More from the Legal
Texas Business reports: A 29-count indictment, returned recently by a federal grand jury in Dallas and unsealed this week, charges five individuals with various felony offenses related to a mortgage fraud scheme they ran for nearly three years in the Dallas-Fort Worth area, announced U.S. Attorney James T. Jacks of the Northern District of Texas (NDTX).
The indictment charges Michael Anthony Baker, 31, presently of Houston, Texas; Monique Untae Stallworth, 37, of Garland, Texas; Sterling Wesley Harris, 29, of Dallas; Koreem Dujuan Baker, 34, of Dallas; and Folami Dayo Baker, 36, of Desoto, Texas; each with one count of conspiracy to commit wire fraud. Michael Baker was a Dallas resident at the time of the alleged fraud. Michael and Koreem Bakers are brothers.

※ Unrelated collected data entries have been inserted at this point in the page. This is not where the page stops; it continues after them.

$ cat src/hdl/pfb_evt_if.sv
// event vector and capture/compare mode between conditioner and flag bank
interface pfb_evt_if;
    import pfb_pkg::*;

    logic [FLAG_W-1:0] evt;
    pfb_ccmode_t ccMode;

    modport cond
    (
        input ccMode,
        output evt
    );

    modport bank
    (
        output ccMode,
        input evt
    );

endinterface

$ cat src/hdl/pfb_event_cond.sv
// turns peripheral event sources into flag set lines, edge-detecting only the low voltage level
module pfb_event_cond
    import pfb_pkg::*;
(
    // clock and reset
    input wire logic clock,
    input wire logic rst_b,
    // peripheral event sources
    input wire logic nvWriteDone,
    input wire logic busCollision,
    input wire logic lowVoltageLevel,
    input wire logic timerThreeRollover,
    input wire logic capEvent,
    input wire logic cmpMatch,
    // toward the flag bank
    pfb_evt_if.cond ev
);

    // ---------------------------------------------------------------
    // low voltage detector level synchroniser and edge
    // ---------------------------------------------------------------
    logic lvMeta_q;
    logic lvMeta_d;
    logic lvSync_q;
    logic lvSync_d;
    logic lvLast_q;
    logic lvLast_d;
    logic [FLAG_W-1:0] evt;

    always_comb
    begin
        lvMeta_d = lowVoltageLevel;
        lvSync_d = lvMeta_q;
        lvLast_d = lvSync_q;
    end

    always_ff @(posedge clock)
    begin
        if (!rst_b)
        begin
            lvMeta_q <= 1'b0;
            lvSync_q <= 1'b0;
            lvLast_q <= 1'b0;
        end
        else
        begin
            lvMeta_q <= lvMeta_d;
            lvSync_q <= lvSync_d;
            lvLast_q <= lvLast_d;
        end
    end

    // ---------------------------------------------------------------
    // event vector
    // ---------------------------------------------------------------
    always_comb
    begin
        evt = '0;
        evt[BIT_NV_DONE] = nvWriteDone;
        evt[BIT_BUS_COL] = busCollision;
        evt[BIT_LOW_VOLT] = lvSync_q && !lvLast_q;
        evt[BIT_TIMER_THREE_OVF] = timerThreeRollover;
        case (ev.ccMode)
            CC_CAPTURE: evt[BIT_CC2_EVT] = capEvent;
            CC_COMPARE: evt[BIT_CC2_EVT] = cmpMatch;
            default: evt[BIT_CC2_EVT] = 1'b0;
        endcase
    end

    assign ev.evt = evt;

endmodule // pfb_event_cond

$ cat src/hdl/pfb_flag_bank.sv
// second peripheral interrupt flag bank with apb register access
//
// How it works
// bits 7 to 5 of the flag register read as zero and writes to them are ignored.
// bit 4 sets when a nonvolatile write finishes and only a software write clears it.
// bit 3 sets on a serial bus collision and stays set until software clears it.
// bit 2 sets when the supply falls below the detect threshold until software clears it.
// bit 0 sets on capture or compare match per mode, is unused in pwm, software clears it.
// bit 1 sets when timer three rolls over and holds until software writes it to zero.
// every flag sets on its event whatever the mask or global enable state.
module pfb_flag_bank
    import pfb_pkg::*;
(
    // clock and reset
    input wire logic clock,
    input wire logic rst_b,
    // apb slave
    input wire logic psel,
    input wire logic penable,
    input wire logic pwrite,
    input wire logic [ADDR_W-1:0] paddr,
    input wire logic [DATA_W-1:0] pwdata,
    output logic [DATA_W-1:0] prdata,
    output logic pready,
    output logic pslverr,
    // peripheral event sources
    input wire logic nvWriteDone,
    input wire logic busCollision,
    input wire logic lowVoltageLevel,
    input wire logic timerThreeRollover,
    input wire logic capEvent,
    input wire logic cmpMatch,
    // flag and interrupt outputs
    output logic [FLAG_W-1:0] eventFlags,
    output logic irq
);

    // ---------------------------------------------------------------
    // helpers
    // ---------------------------------------------------------------
    function automatic logic hitReg(input logic [ADDR_W-1:0] addr,
                                    input logic [ADDR_W-1:0] off);
        hitReg = (addr == off);
    endfunction

    function automatic logic isMapped(input logic [ADDR_W-1:0] addr);
        isMapped = hitReg(addr, FLAGS_OFF) || hitReg(addr, MASK_OFF) ||
                   hitReg(addr, STAT_OFF) || hitReg(addr, CTRL_OFF);
    endfunction

    // ---------------------------------------------------------------
    // event conditioning
    // ---------------------------------------------------------------
    pfb_evt_if evIf ();

    pfb_event_cond u_cond
    (
        .clock(clock),
        .rst_b(rst_b),
        .nvWriteDone(nvWriteDone),
        .busCollision(busCollision),
        .lowVoltageLevel(lowVoltageLevel),
        .timerThreeRollover(timerThreeRollover),
        .capEvent(capEvent),
        .cmpMatch(cmpMatch),
        .ev(evIf.cond)
    );

    // ---------------------------------------------------------------
    // state
    // ---------------------------------------------------------------
    logic [FLAG_W-1:0] flags_q;
    logic [FLAG_W-1:0] flags_d;
    logic [FLAG_W-1:0] mask_q;
    logic [FLAG_W-1:0] mask_d;
    logic [FLAG_W-1:0] stat_q;
    logic [FLAG_W-1:0] stat_d;
    pfb_ccmode_t ccMode_q;
    pfb_ccmode_t ccMode_d;
    logic [DATA_W-1:0] prdata_q;
    logic [DATA_W-1:0] prdata_d;
    logic pready_q;
    logic pready_d;
    logic pslverr_q;
    logic pslverr_d;
    logic irq_q;
    logic irq_d;

    logic accStart;
    logic accDone;
    logic wrDone;
    logic [FLAG_W-1:0] evt;
    logic [DATA_W-1:0] rdMux;

    assign evIf.ccMode = ccMode_q;
    assign evt = evIf.evt;

    // ---------------------------------------------------------------
    // apb handshake: one wait state, then pready
    // ---------------------------------------------------------------
    assign accStart = psel && penable && !pready_q;
    assign accDone = psel && penable && pready_q;
    assign wrDone = accDone && pwrite && isMapped(paddr);

    always_comb
    begin
        rdMux = '0;
        if (hitReg(paddr, FLAGS_OFF))
        begin
            rdMux[FLAG_W-1:0] = flags_q;
        end
        else if (hitReg(paddr, MASK_OFF))
        begin
            rdMux[FLAG_W-1:0] = mask_q;
        end
        else if (hitReg(paddr, STAT_OFF))
        begin
            rdMux[FLAG_W-1:0] = stat_q;
        end
        else if (hitReg(paddr, CTRL_OFF))
        begin
            rdMux[1:0] = ccMode_q;
        end
    end

    always_comb
    begin
        pready_d = accStart;
        pslverr_d = accStart && !isMapped(paddr);
        prdata_d = RDATA_RST;
        if (accStart && !pwrite)
        begin
            prdata_d = rdMux;
        end
    end

    // ---------------------------------------------------------------
    // flag, mask, status and control next values
    // ---------------------------------------------------------------
    always_comb
    begin
        flags_d = flags_q;
        mask_d = mask_q;
        stat_d = stat_q;
        ccMode_d = ccMode_q;
        if (wrDone && hitReg(paddr, FLAGS_OFF))
        begin
            flags_d = pwdata[FLAG_W-1:0];
        end
        if (wrDone && hitReg(paddr, MASK_OFF))
        begin
            mask_d = pwdata[FLAG_W-1:0];
        end
        if (wrDone && hitReg(paddr, STAT_OFF))
        begin
            stat_d = stat_q & ~pwdata[FLAG_W-1:0];
        end
        if (wrDone && hitReg(paddr, CTRL_OFF))
        begin
            ccMode_d = pfb_ccmode_t'(pwdata[1:0]);
        end
        // hardware set wins over a same-cycle software clear
        flags_d = flags_d | evt;
        stat_d = stat_d | evt;
        irq_d = |(stat_d & mask_d);
    end

    // ---------------------------------------------------------------
    // registers
    // ---------------------------------------------------------------
    always_ff @(posedge clock)
    begin
        if (!rst_b)
        begin
            flags_q <= FLAGS_RST;
            mask_q <= MASK_RST;
            stat_q <= STAT_RST;
            ccMode_q <= CC_OFF;
            prdata_q <= RDATA_RST;
            pready_q <= 1'b0;
            pslverr_q <= 1'b0;
            irq_q <= 1'b0;
        end
        else
        begin
            flags_q <= flags_d;
            mask_q <= mask_d;
            stat_q <= stat_d;
            ccMode_q <= ccMode_d;
            prdata_q <= prdata_d;
            pready_q <= pready_d;
            pslverr_q <= pslverr_d;
            irq_q <= irq_d;
        end
    end

    // ---------------------------------------------------------------
    // outputs
    // ---------------------------------------------------------------
    assign prdata = prdata_q;
    assign pready = pready_q;
    assign pslverr = pslverr_q;
    assign eventFlags = flags_q;
    assign irq = irq_q;

endmodule // pfb_flag_bank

Harris appeared earlier this week before U.S. Magistrate Judge Irma C. Ramirez for his initial appearance and was released on personal recognizance bond. Michael Baker, Stallworth, and Folami Baker are expected to surrender within a few days. Koreem Baker is currently in state custody and is expected to be transported to the NDTX within the next few weeks.
The indictment alleges that the defendants operated a mortgage fraud conspiracy from December 2004 until at least October 2007 to defraud and obtain money from lending institutions by, among other things, using straw buyers to purchase homes by submitting false and fraudulent documents and statements to lenders. In total, the indictment alleges that the defendants obtained nearly $22 million in fraudulently obtained loan proceeds.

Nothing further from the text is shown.